** Opening Information provided block **

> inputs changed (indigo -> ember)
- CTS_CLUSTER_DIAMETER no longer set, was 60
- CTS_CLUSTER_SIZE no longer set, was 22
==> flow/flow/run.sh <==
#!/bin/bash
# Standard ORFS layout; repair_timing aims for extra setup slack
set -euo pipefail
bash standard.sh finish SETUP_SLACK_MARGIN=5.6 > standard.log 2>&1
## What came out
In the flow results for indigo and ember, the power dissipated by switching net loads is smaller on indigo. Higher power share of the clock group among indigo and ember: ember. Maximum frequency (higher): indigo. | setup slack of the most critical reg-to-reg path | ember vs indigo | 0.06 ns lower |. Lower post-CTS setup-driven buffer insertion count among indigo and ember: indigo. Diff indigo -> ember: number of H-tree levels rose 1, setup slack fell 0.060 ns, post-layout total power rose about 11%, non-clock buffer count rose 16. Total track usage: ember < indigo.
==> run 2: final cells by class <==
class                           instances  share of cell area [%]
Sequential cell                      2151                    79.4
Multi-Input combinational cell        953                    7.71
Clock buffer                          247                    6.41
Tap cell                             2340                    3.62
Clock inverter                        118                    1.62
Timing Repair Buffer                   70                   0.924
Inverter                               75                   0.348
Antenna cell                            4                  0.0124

** Closing Information provided block **
** Opening Information provided block **

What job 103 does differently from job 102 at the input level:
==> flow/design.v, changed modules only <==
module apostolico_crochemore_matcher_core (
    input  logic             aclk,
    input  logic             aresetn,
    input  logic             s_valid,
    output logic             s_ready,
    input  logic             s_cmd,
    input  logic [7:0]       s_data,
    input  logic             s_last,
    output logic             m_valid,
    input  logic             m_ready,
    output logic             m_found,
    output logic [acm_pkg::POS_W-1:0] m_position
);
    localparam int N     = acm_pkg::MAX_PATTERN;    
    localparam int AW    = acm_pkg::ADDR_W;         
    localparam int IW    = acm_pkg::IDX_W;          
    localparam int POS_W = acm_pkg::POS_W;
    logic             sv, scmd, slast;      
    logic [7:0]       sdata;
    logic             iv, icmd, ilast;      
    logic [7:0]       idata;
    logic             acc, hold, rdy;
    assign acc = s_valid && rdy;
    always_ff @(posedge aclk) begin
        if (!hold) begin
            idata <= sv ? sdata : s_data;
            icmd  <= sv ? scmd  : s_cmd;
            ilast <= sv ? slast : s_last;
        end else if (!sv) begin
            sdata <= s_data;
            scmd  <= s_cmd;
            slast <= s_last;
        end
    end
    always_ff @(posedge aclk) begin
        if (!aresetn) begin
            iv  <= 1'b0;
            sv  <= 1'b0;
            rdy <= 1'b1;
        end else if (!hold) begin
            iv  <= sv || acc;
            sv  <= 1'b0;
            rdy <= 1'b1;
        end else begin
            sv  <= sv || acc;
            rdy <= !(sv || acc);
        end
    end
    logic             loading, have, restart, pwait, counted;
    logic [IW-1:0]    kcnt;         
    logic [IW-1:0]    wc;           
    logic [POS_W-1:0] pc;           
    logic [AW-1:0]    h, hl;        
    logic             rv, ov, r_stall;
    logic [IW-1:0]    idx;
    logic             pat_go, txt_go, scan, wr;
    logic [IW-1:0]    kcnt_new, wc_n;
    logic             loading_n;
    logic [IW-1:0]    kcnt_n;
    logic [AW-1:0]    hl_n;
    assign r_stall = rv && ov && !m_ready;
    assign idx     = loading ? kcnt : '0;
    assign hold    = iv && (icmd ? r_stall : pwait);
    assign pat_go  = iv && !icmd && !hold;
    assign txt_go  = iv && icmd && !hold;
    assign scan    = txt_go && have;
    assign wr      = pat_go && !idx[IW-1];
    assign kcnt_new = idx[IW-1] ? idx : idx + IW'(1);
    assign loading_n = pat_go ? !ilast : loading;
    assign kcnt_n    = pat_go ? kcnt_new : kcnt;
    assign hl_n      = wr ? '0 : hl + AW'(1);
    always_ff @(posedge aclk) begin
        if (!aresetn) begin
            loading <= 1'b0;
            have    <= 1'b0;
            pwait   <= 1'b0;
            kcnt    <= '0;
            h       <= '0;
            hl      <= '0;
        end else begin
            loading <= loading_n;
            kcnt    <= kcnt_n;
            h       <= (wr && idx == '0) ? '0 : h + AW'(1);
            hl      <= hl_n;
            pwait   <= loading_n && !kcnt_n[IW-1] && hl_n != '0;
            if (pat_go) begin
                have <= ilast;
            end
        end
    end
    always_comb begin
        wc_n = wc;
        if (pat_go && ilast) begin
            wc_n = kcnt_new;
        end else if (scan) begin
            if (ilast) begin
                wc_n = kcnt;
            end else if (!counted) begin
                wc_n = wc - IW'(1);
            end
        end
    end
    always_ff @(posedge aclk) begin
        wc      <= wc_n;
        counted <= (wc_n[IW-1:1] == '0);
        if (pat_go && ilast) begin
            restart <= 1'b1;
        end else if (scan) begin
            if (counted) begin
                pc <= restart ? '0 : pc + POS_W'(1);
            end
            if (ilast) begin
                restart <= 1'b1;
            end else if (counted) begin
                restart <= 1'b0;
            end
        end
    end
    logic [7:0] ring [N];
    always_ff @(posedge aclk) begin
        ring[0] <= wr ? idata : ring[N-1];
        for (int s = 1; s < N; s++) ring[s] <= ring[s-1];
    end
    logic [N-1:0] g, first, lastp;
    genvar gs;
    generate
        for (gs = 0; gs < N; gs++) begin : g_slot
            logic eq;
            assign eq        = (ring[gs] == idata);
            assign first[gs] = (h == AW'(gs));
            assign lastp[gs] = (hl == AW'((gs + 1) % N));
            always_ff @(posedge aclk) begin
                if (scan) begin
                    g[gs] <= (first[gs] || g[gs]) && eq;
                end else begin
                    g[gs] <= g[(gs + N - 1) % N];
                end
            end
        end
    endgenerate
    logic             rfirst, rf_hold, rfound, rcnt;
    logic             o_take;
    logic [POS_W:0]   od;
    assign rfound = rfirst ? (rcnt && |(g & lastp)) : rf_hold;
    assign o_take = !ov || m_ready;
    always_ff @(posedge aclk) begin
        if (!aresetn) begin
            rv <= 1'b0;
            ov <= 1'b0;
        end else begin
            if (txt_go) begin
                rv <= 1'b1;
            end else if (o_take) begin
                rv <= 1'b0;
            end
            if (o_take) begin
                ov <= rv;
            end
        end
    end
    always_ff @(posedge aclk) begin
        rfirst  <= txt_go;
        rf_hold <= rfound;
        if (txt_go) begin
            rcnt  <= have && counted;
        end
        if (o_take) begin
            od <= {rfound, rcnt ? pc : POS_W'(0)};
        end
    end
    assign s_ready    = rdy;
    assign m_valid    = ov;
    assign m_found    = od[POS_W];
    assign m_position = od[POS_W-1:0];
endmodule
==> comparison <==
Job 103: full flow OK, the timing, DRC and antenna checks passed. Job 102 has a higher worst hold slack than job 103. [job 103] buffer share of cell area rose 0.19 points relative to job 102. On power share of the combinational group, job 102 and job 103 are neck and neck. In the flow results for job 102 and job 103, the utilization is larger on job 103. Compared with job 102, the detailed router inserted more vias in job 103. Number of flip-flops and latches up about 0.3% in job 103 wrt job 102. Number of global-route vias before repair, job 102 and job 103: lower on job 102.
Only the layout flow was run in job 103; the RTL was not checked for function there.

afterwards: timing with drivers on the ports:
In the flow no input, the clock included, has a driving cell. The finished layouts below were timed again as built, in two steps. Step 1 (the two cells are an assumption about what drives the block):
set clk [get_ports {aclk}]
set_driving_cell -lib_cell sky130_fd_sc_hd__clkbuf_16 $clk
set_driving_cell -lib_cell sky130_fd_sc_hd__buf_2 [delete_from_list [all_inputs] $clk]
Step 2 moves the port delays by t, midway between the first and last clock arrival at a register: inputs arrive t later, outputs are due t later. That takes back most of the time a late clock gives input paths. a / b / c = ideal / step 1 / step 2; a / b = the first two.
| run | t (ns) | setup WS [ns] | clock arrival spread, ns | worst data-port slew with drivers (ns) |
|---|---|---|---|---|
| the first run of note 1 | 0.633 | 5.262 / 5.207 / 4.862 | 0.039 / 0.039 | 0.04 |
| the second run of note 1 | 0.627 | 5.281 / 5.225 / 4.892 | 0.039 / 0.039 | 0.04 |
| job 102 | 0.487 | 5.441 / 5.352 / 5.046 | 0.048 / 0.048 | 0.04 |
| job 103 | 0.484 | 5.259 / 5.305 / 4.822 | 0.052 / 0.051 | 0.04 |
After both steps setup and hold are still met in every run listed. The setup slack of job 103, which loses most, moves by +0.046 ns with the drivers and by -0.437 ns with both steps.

** Closing Information provided block **

About this task:
In the records above, find every line containing the word "ring" and show it.

Task answer:
    logic [7:0] ring [N];
        ring[0] <= wr ? idata : ring[N-1];
        for (int s = 1; s < N; s++) ring[s] <= ring[s-1];
            assign eq        = (ring[gs] == idata);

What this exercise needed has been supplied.